Records drawn from a dataset:
===============
What follows belongs to an exercise in optimizing a design on an open flow for small area, a short achievable clock period and few clock cycles per item; a production flow would make more cautious choices. Where RTL was checked, it was by simulation tests only, not by an equivalence proof against the original. No activity file was given, so power comes from the tool's default toggle rates.

Setup of the baseline:
Design systolic_array_os, start of the top module:
module systolic_array_os #(
  parameter  int N      = 4,
  parameter  int DATA_W = 8,
  parameter  int ACC_W  = 24,
  parameter  int MAX_K  = 64,
  localparam int KW     = $clog2(MAX_K + 1),
  localparam int IW     = (N > 1) ? $clog2(N) : 1
) (
  input  logic                clk,
  input  logic                reset_n,
  input  logic                start,
  input  logic [KW-1:0]       k_len,
  input  logic                in_valid,
  output logic                in_ready,
  input  logic [N*DATA_W-1:0] a_vec,
  input  logic [N*DATA_W-1:0] b_vec,
  output logic                out_valid,
  input  logic                out_ready,
  output logic [IW-1:0]       out_idx,
  output logic [N*ACC_W-1:0]  out_row,
  output logic                busy,
  output logic                done
);
Size in the first run: about 5,600 cells after synthesis, roughly 790 flip-flops, about 180 I/O pins.
Settings: LEC_CHECK=0, CAP_MARGIN=20, CORE_MARGIN=2, CORE_UTILIZATION=40, SLEW_MARGIN=20, SYNTH_HIERARCHICAL=1; clock period 9.0 ns.
standard.sh (not shown) runs the stock make flow with config.mk's settings and CLKGATE_MAP_FILE= SYNTH_SCRIPT=/design/flow/synth_recipe.tcl, a recipe that flattens the netlist after the stock synthesis.
==> flow/flow/run.sh <==
#!/bin/bash
# The standard layout (standard.sh: the standard synthesis, floorplan, placement,
# CTS, routing) with three settings changed: the timing repair steps aim at a 6 ns
# setup margin (a 3 ns period) instead of the design's 9 ns period, they repair only
# the worst path (TNS_END_PERCENT=0), and the port buffers are buf_4 cells.
# Make's full output goes to standard.log; each ORFS step also keeps its own log under
# orfs/logs/.
set -euo pipefail
bash standard.sh SETUP_SLACK_MARGIN=6.0 TNS_END_PERCENT=0 \
  "BUFFER_PORTS_ARGS=-buffer_cell sky130_fd_sc_hd__buf_4" finish > standard.log 2>&1
Inputs modified between the baseline and the candidate:
--- a/flow/design.v
+++ b/flow/design.v
@@ -76,32 +76,27 @@
       if (take) row_q <= row_q + IW'(1);
       for (int j = 0; j < N; j++)
         if (start_acc) sel_q[j] <= N'(1) << j;
         else if (load) sel_q[j] <= {sel_q[j][N-2:0], sel_q[j][N-1]};
     end
   end
   logic [DATA_W-1:0]   a_q  [N];
-  logic [DATA_W-1:0]   b_q  [N];
   logic [DATA_W/2-1:0] b1_q [N];
   logic [DATA_W/2-1:0] b2_q [N];
   logic [DATA_W/2-1:0] bn_q [N];
   always_ff @(posedge clk) begin
-    for (int i = 0; i < N; i++) begin
-      a_q[i] <= accept ? a_vec[i*DATA_W +: DATA_W] : '0;
-      b_q[i] <= b_vec[i*DATA_W +: DATA_W];
-    end
-  end
-  always_comb begin
+    for (int i = 0; i < N; i++) a_q[i] <= accept ? a_vec[i*DATA_W +: DATA_W] : '0;
     for (int j = 0; j < N; j++)
       for (int k = 0; k < DATA_W/2; k++) begin
         logic [2:0] t;
-        t = {b_q[j][2*k + 1], b_q[j][2*k], (k == 0) ? 1'b0 : b_q[j][(k == 0) ? 0 : 2*k - 1]};
-        b1_q[j][k] = t[1] ^ t[0];
-        b2_q[j][k] = (t == 3'b011) || (t == 3'b100);
-        bn_q[j][k] = t[2] && (t[1:0] != 2'b11);
+        t = {b_vec[j*DATA_W + 2*k + 1], b_vec[j*DATA_W + 2*k],
+             (k == 0) ? 1'b0 : b_vec[j*DATA_W + 2*k - 1]};
+        b1_q[j][k] <= t[1] ^ t[0];
+        b2_q[j][k] <= (t == 3'b011) || (t == 3'b100);
+        bn_q[j][k] <= t[2] && (t[1:0] != 2'b11);
       end
   end
   logic [B-1:0]    acc0  [N][N];
   logic [B-1:0]    acc1  [N][N];
   logic [SW-B-1:0] accu  [N][N];
   logic [NCQ-1:0]  cq    [N][N];
   logic [B-1:0]    accn0 [N][N];
@@ -2850,7 +2845,10 @@
 module sa_ha (input logic a, b, output logic s, co);
   assign s  = a ^ b;
   assign co = a & b;
 endmodule
 module sa_xor (input logic a, b, output logic y);
   assign y = a ^ b;
 endmodule
+module sa_mux (input logic a, b, s, output logic y);
+  assign y = s ? b : a;
+endmodule
## What came out
- The candidate: PASS, flow complete, no timing, DRC or antenna violations
- The baseline completed; timing, DRC and antenna clean
- As of the candidate, routed metal-1 wirelength had fallen by a few percent compared to the baseline.
- The candidate against the baseline: number of filler instances in the final layout shows an increase of about 2.6%; final design area excluding fillers shows a reduction of about 2.3%.
- Per the comparison of the candidate with the baseline, initial antenna violation count increased 3; via total after detailed routing decreased 947.
- Compare the baseline and the candidate | worst stage delay on the critical path higher: the baseline
- ~same clock network contribution to total cell area in the baseline and the candidate
- On sum of internal, switching and leakage power, the baseline and the candidate are neck and neck.
- Going from the baseline to the candidate, number of non-filler instances in the completed layout went down by about 2%, global routing met3 resource utilization was more or less identical.
No run of this note included a check of the RTL's function; only the layout flow was run.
===============
_Your goal_
Copy out only the lines of the records above from the one with "- The candidate: PASS, flow" through the one with "- The candidate against", exactly as they stand, both included.

_Result_
- The candidate: PASS, flow complete, no timing, DRC or antenna violations
- The baseline completed; timing, DRC and antenna clean
- As of the candidate, routed metal-1 wirelength had fallen by a few percent compared to the baseline.
- The candidate against the baseline: number of filler instances in the final layout shows an increase of about 2.6%; final design area excluding fillers shows a reduction of about 2.3%.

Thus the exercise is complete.